After a recent webinar on top threats, someone send me the following email
Kevin, I was just online with your threat vulneability webnair and found it very interesting. You gave some good information and in a great way. But I did have one question that came to mind after the presentation if I could ask it. What is your feeling on how secure GoToMyPC and LogMeIn and the such is for people working from home and connecting to their work PC. You see this advertised a lot and a lot of people want to use it. Thanks for your help,
I decided to post my answer here because I thought it was a good question that others might want to hear about as well.
Generally I don’t like the idea for several reasons and it isn’t because their systems are not setup to be secure or that I believe that it would be easy for a hacker to access the system through those means. First, I don’t like it because it opens up a backdoor from the computer and all-to-often the IT admin doesn’t even know they have done it. Even if these back doors are approved and known, they quickly are forgotten about, not maintained, become unmanaged holes in their security. Second, while working from home, you now couldn’t tell what someone was doing directly sitting at that computer vs. what someone was doing via remote control. Third, it gives access to your network to another 3rd party provider, but not just the network, but authenticated access to a PC.
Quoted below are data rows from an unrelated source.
==> src/hw/pll_clock_select_pkg.sv <==
// package for the pll clock selection block: register map, field layout,
// reset values and counts of the oscillator qualification logic.
// assumes an 8-bit register port and one system clock sampling all clock inputs.
package pll_clock_select_pkg;

  // register offsets
  localparam logic [7:0] OFS_OUTPUT_DIVIDER = 8'h00;
  localparam logic [7:0] OFS_FLAGS          = 8'h01;
  localparam logic [7:0] OFS_FLAGS_CLEAR    = 8'h02;
  localparam logic [7:0] OFS_IRQ_ENABLE     = 8'h03;
  localparam logic [7:0] OFS_CLOCK_CTRL     = 8'h04;
  localparam logic [7:0] OFS_FILTER         = 8'h05;

  // flag register layout; the same layout serves clear and enable
  localparam int FLG_POWER_ON_BIT    = 0;
  localparam int FLG_LOW_VOLTAGE_BIT = 1;
  localparam int FLG_ILLEGAL_BIT     = 2;
  localparam int FLG_LOCK_CHG_BIT    = 3;
  localparam int FLG_OSC_CHG_BIT     = 4;
  localparam int FLG_LOCK_BIT        = 5;
  localparam int FLG_QUALIFIED_BIT   = 6;
  localparam int FLG_STICKY_W        = 5;

  // clock control layout
  localparam int CTL_PLL_SELECT_BIT  = 0;
  localparam int CTL_OSC_ENABLE_BIT  = 1;
  localparam int CTL_FILTER_EN_BIT   = 2;
  localparam int CTL_WDOG_OSC_BIT    = 3;
  localparam int CTL_TICK_OSC_BIT    = 4;

  // filter register layout
  localparam int FIL_VALUE_LSB       = 0;
  localparam int FIL_VALUE_W         = 5;
  localparam int FIL_BANDWIDTH_BIT   = 7;

  // reset values
  localparam logic [7:0] OUTPUT_DIVIDER_RST = 8'h03;
  localparam logic [7:0] CLOCK_CTRL_RST     = 8'h01;
  localparam logic [7:0] FILTER_RST         = 8'h00;
  localparam logic [7:0] IRQ_ENABLE_RST     = 8'h00;

  // ratios and counts
  localparam logic [7:0] UNLOCKED_RATIO  = 8'h04;
  localparam logic [7:0] BUS_RATIO       = 8'h02;
  localparam logic [7:0] QUAL_EDGES      = 8'h10;
  localparam logic [7:0] SETTLE_VCO_EDGES = 8'h20;

  // oscillator qualification states
  typedef enum logic [3:0] {
    Q_OFF   = 4'h1,
    Q_START = 4'h2,
    Q_QUAL  = 4'h4,
    Q_PAUSE = 4'h8
  } qual_state_t;

  // bus clock source switch states
  typedef enum logic [3:0] {
    M_PLL    = 4'h1,
    M_TO_OSC = 4'h2,
    M_OSC    = 4'h4,
    M_TO_PLL = 4'h8
  } mux_state_t;

endpackage : pll_clock_select_pkg
### config.mk
export PLATFORM = sky130hd
export DESIGN_NAME = fcp_flash_config
export DESIGN_NICKNAME = d
export VERILOG_FILES = /design/src/verilog/fcp_flash_config.v
export VERILOG_INCLUDE_DIRS = /design/src /design/src/include
export SDC_FILE = /design/constraint.sdc
export NUM_CORES = 1
export LEC_CHECK = 0
export BUFFER_PORTS_ARGS = -buffer_cell sky130_fd_sc_hd__buf_2
export CAP_MARGIN = 20
export CORE_MARGIN = 10
export CORE_UTILIZATION = 40
export DETAILED_ROUTE_END_ITERATION = 7
export GPL_TIMING_DRIVEN = 0
export PLACE_DENSITY = 0.7
export SKIP_LAST_GASP = 1
export SYNTH_ARGS = -nofsm -noshare
export SYNTH_HDL_FRONTEND = slang
export SYNTH_SLANG_ARGS = --single-unit
### constraint.sdc
create_clock -name sys_clk -period 2.15 [get_ports sys_clk]
set_input_delay 0.43 -clock sys_clk [delete_from_list [all_inputs] [get_ports sys_clk]]
set_output_delay 0.43 -clock sys_clk [all_outputs]
set_load 0.05 [all_outputs]
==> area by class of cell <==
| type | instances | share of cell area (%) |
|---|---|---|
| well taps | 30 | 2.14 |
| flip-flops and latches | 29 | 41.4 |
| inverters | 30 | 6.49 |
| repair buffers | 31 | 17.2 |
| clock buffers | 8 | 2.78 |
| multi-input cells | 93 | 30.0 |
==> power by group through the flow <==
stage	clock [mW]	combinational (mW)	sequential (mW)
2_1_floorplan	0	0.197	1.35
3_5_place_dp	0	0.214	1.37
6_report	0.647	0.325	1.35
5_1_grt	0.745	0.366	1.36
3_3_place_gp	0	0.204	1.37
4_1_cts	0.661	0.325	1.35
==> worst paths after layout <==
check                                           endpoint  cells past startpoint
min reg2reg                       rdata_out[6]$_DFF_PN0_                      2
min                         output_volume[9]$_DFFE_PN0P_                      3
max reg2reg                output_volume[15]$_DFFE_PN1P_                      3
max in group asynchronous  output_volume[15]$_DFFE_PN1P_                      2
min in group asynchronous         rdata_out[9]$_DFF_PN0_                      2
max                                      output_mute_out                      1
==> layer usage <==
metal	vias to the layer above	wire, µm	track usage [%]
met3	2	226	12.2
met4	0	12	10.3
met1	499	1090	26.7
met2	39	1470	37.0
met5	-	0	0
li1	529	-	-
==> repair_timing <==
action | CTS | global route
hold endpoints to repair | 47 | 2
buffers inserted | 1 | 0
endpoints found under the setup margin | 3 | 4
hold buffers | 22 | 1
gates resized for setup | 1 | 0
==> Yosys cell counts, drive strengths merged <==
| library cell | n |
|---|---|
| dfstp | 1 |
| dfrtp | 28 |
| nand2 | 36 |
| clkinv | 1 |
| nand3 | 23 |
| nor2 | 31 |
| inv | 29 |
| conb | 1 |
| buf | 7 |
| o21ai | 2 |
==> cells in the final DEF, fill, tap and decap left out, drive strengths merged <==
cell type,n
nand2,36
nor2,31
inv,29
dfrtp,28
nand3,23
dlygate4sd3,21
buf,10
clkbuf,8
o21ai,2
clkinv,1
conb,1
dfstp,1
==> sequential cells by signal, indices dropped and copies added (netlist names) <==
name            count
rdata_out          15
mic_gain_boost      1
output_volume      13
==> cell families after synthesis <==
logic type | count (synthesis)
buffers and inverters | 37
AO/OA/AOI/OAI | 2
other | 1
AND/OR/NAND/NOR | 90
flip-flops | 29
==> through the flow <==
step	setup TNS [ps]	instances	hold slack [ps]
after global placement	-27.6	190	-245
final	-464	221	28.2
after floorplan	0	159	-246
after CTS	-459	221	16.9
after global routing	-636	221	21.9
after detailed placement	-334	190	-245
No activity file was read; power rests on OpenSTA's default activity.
I just feel there are better, more manageable and secure ways of allowing remote users access to internal systems. I recommend VPN’s be used. This way the computer is its own node on the network and can be tracked as such. It isn’t creating a backdoor that could potentially be exploited. It uses encryption with integrity checks without going through any middleman. You can also use standard or strong authentication. I recommend strong authentication using ID tokens or something similar. These connections can be terminated inside your network to still be subject to other security solutions such as your firewall, IDS/IPS, etc. You can monitor access centrally and control permissions better when employees leave the company.